**Directions**
Quote the entries below from the line with "[run 2: cell count" through the line with "inverters: 71 / 270.3 / 3.768", both ends included, and only those lines.

[Data excerpts]
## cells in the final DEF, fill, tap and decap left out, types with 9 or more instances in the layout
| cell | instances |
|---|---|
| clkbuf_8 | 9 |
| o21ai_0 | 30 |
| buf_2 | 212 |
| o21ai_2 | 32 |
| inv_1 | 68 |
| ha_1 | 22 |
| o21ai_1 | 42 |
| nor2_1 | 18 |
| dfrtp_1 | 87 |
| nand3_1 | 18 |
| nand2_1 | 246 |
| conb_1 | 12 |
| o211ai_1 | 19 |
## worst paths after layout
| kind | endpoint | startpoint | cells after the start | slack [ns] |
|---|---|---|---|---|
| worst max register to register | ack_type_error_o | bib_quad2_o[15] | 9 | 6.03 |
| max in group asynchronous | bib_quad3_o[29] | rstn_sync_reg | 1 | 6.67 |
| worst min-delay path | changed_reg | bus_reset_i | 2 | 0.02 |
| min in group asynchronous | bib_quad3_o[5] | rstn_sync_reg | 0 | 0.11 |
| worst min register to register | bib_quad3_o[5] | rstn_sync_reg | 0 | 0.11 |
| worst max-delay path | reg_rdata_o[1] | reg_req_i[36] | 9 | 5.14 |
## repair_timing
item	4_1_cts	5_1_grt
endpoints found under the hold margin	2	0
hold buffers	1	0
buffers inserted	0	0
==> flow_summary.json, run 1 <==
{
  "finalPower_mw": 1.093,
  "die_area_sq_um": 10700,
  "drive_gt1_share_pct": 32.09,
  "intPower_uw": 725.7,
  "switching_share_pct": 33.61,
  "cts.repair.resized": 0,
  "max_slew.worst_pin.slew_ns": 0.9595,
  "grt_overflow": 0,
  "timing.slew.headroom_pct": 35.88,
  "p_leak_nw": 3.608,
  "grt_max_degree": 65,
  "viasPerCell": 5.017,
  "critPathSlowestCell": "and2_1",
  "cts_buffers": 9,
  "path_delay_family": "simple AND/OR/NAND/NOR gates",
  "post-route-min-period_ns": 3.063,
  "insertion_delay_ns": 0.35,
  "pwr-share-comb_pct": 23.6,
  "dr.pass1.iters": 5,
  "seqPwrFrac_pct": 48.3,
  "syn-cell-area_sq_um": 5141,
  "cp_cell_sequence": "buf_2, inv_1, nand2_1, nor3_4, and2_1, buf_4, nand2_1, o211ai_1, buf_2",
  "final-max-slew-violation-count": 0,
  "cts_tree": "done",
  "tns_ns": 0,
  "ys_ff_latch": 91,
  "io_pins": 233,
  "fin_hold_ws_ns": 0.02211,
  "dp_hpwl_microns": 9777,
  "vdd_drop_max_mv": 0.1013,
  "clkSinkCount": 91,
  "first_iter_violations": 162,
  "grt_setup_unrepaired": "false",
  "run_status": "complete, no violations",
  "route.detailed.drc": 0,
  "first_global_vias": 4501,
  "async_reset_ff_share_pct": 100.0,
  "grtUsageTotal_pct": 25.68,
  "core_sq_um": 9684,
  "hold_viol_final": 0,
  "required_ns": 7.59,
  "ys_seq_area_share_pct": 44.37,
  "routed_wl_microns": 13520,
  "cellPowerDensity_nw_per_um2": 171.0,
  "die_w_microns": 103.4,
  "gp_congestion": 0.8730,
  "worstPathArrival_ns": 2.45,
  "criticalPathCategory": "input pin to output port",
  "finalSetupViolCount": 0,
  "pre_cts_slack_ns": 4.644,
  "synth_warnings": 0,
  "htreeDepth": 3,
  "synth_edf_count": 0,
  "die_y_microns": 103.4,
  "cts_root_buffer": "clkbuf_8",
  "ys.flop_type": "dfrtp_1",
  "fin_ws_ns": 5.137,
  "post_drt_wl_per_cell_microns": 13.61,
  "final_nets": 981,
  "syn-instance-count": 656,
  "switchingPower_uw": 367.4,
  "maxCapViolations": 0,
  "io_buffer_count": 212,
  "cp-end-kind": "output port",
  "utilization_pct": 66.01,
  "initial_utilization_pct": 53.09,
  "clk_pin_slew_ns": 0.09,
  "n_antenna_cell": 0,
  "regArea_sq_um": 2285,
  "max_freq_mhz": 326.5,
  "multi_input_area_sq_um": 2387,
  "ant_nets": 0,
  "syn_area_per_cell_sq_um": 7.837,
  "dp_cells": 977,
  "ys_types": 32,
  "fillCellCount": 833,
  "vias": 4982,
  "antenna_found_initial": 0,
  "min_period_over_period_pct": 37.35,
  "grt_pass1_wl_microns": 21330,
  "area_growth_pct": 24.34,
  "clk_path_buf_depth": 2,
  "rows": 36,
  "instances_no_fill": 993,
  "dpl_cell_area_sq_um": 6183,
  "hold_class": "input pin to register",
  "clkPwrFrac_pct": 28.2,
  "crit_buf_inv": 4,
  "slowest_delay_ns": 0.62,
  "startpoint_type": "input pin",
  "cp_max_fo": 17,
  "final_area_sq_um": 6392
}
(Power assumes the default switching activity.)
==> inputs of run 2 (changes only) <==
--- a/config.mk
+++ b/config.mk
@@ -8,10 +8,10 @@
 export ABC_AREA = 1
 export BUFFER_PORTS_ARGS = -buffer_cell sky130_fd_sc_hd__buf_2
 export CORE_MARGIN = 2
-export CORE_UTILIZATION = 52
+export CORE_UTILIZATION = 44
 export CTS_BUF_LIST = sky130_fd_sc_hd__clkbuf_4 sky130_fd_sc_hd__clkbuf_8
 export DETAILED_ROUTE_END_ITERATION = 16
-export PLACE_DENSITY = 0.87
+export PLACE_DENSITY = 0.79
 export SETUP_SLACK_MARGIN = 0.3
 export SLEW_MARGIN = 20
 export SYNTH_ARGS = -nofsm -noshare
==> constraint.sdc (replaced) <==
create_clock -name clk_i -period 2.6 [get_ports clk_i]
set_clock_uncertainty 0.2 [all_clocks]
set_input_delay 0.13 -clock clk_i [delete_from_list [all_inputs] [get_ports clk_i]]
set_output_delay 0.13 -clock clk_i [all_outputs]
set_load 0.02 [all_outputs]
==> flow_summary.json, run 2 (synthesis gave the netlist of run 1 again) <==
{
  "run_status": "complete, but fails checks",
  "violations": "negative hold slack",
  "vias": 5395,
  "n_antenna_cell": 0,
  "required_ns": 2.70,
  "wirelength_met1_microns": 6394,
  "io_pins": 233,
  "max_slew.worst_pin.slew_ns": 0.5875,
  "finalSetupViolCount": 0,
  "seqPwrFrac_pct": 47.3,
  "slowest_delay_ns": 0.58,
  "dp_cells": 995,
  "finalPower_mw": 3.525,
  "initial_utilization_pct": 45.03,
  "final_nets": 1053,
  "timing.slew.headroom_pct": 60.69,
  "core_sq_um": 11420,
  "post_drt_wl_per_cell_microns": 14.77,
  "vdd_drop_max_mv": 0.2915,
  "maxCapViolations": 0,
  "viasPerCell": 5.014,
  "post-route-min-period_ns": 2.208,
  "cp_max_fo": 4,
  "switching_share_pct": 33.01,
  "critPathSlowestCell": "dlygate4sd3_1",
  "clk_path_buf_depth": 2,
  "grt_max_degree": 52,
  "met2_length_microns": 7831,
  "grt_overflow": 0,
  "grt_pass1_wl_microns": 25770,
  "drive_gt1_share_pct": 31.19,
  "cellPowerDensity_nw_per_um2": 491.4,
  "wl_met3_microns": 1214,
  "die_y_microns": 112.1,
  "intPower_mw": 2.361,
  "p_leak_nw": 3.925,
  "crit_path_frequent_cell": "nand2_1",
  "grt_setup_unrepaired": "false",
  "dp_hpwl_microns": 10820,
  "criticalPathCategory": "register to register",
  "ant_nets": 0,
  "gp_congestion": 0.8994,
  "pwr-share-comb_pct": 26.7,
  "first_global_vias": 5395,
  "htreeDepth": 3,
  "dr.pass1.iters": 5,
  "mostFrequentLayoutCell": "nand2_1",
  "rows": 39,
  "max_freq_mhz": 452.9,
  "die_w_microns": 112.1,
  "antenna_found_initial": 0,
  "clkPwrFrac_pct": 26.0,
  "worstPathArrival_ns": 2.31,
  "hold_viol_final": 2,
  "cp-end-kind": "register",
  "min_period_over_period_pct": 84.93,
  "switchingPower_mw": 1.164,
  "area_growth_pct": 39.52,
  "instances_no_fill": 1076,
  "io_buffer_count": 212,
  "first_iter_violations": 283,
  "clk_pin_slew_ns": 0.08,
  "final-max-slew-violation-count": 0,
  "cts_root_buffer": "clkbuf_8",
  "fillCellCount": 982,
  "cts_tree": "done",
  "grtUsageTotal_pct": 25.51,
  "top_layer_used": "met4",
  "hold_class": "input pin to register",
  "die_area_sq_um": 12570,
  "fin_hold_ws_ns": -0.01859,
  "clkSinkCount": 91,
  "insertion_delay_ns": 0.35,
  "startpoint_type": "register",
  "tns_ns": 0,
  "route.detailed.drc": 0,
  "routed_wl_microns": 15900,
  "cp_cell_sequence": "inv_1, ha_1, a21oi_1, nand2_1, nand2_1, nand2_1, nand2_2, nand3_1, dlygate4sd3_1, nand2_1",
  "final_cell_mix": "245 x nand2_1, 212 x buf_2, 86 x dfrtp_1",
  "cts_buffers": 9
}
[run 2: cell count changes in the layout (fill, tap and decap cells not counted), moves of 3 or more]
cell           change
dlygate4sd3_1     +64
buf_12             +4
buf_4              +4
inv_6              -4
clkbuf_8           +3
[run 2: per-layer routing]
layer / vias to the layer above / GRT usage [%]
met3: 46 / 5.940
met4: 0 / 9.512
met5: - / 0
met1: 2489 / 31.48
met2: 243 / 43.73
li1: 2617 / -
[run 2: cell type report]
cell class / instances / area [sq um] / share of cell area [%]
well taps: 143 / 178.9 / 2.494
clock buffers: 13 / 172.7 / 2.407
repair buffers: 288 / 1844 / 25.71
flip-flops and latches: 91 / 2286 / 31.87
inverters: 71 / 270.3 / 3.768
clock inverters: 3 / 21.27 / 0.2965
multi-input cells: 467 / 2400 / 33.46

**Your solution**
[run 2: cell count changes in the layout (fill, tap and decap cells not counted), moves of 3 or more]
cell           change
dlygate4sd3_1     +64
buf_12             +4
buf_4              +4
inv_6              -4
clkbuf_8           +3
[run 2: per-layer routing]
layer / vias to the layer above / GRT usage [%]
met3: 46 / 5.940
met4: 0 / 9.512
met5: - / 0
met1: 2489 / 31.48
met2: 243 / 43.73
li1: 2617 / -
[run 2: cell type report]
cell class / instances / area [sq um] / share of cell area [%]
well taps: 143 / 178.9 / 2.494
clock buffers: 13 / 172.7 / 2.407
repair buffers: 288 / 1844 / 25.71
flip-flops and latches: 91 / 2286 / 31.87
inverters: 71 / 270.3 / 3.768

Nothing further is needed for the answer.